Required action:
Write out, word for word, the line that contains "AOI/OAI and AO/OA | 69 | 27.3" and each line after it down to the last line of the data below. Include nothing more.

Records contained in a dataset
------------------------------------

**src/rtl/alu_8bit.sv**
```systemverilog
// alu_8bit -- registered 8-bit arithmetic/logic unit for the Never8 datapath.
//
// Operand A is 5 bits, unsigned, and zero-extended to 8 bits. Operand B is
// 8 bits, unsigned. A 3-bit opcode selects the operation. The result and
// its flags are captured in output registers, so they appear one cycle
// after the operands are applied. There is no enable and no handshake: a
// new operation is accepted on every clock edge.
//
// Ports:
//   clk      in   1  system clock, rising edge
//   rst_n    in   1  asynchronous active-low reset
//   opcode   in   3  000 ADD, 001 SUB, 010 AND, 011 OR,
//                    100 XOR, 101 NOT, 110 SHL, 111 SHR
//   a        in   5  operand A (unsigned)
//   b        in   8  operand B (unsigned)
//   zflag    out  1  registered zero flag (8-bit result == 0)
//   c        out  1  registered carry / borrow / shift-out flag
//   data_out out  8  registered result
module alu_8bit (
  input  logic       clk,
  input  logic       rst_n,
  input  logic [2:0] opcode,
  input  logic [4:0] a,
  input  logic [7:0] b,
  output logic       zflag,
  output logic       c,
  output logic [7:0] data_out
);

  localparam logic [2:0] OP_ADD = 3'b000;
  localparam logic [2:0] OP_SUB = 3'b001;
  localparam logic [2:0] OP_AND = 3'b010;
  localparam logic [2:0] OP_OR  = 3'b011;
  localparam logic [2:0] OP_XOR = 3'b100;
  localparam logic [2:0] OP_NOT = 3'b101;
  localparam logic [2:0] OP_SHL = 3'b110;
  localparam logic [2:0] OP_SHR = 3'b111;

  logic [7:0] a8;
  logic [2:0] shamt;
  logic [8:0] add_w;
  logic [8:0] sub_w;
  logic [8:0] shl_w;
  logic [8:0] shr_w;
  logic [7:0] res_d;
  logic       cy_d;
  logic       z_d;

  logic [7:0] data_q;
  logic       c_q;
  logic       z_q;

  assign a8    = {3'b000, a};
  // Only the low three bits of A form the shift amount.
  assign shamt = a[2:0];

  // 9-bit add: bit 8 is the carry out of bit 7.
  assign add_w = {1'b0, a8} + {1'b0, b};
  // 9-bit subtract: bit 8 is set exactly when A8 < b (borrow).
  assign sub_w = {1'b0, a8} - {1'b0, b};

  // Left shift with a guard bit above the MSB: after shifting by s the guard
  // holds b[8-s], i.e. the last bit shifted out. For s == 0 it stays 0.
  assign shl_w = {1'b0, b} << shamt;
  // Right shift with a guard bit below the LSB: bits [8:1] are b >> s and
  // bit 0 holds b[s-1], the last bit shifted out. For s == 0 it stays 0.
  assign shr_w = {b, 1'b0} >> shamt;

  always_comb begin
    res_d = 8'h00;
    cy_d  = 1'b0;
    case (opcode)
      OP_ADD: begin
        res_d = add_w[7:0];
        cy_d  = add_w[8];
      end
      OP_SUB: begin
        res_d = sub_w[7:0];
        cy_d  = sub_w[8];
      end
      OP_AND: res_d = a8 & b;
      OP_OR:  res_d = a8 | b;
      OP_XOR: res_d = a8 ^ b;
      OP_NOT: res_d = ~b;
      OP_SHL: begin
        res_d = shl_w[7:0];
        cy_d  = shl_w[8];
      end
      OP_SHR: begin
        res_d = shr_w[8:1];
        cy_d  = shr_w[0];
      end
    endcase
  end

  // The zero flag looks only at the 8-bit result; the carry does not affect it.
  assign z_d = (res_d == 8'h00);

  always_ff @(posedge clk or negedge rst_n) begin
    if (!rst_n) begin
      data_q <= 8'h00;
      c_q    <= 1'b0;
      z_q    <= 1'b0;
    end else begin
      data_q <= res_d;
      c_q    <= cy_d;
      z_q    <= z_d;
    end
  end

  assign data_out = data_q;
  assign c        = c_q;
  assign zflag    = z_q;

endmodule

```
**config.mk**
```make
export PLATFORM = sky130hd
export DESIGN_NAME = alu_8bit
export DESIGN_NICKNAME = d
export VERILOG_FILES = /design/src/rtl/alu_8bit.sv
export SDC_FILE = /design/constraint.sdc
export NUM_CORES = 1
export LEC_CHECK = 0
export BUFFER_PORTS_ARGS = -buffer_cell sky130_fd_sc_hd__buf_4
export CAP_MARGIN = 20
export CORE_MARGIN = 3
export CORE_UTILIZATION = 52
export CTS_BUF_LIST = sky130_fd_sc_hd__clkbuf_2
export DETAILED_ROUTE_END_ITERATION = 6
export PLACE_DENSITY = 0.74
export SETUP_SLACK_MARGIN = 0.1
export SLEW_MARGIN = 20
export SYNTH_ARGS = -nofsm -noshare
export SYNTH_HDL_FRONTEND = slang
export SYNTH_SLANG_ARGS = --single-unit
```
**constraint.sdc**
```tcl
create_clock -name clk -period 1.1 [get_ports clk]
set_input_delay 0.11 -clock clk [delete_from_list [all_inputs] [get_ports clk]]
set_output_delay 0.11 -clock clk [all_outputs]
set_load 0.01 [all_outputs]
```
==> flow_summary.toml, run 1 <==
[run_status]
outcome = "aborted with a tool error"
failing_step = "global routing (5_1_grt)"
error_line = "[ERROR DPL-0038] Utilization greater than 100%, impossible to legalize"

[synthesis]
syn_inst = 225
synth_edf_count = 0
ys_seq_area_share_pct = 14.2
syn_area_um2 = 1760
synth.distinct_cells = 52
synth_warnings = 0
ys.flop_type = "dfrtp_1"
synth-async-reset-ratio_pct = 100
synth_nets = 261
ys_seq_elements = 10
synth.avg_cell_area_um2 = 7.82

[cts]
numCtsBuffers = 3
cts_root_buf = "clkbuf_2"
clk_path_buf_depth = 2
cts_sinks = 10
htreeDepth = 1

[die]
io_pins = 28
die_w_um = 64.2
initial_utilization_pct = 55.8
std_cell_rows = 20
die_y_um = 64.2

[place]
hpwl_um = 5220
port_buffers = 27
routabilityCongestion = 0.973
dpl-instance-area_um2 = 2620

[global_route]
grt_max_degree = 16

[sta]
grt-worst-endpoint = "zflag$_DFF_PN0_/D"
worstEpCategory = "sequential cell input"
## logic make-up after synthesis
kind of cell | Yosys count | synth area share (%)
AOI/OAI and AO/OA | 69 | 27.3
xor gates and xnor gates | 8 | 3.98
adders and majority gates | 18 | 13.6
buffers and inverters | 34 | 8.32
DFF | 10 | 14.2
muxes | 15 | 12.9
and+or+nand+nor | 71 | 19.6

------------------------------------

Answer to the problem:
AOI/OAI and AO/OA | 69 | 27.3
xor gates and xnor gates | 8 | 3.98
adders and majority gates | 18 | 13.6
buffers and inverters | 34 | 8.32
DFF | 10 | 14.2
muxes | 15 | 12.9
and+or+nand+nor | 71 | 19.6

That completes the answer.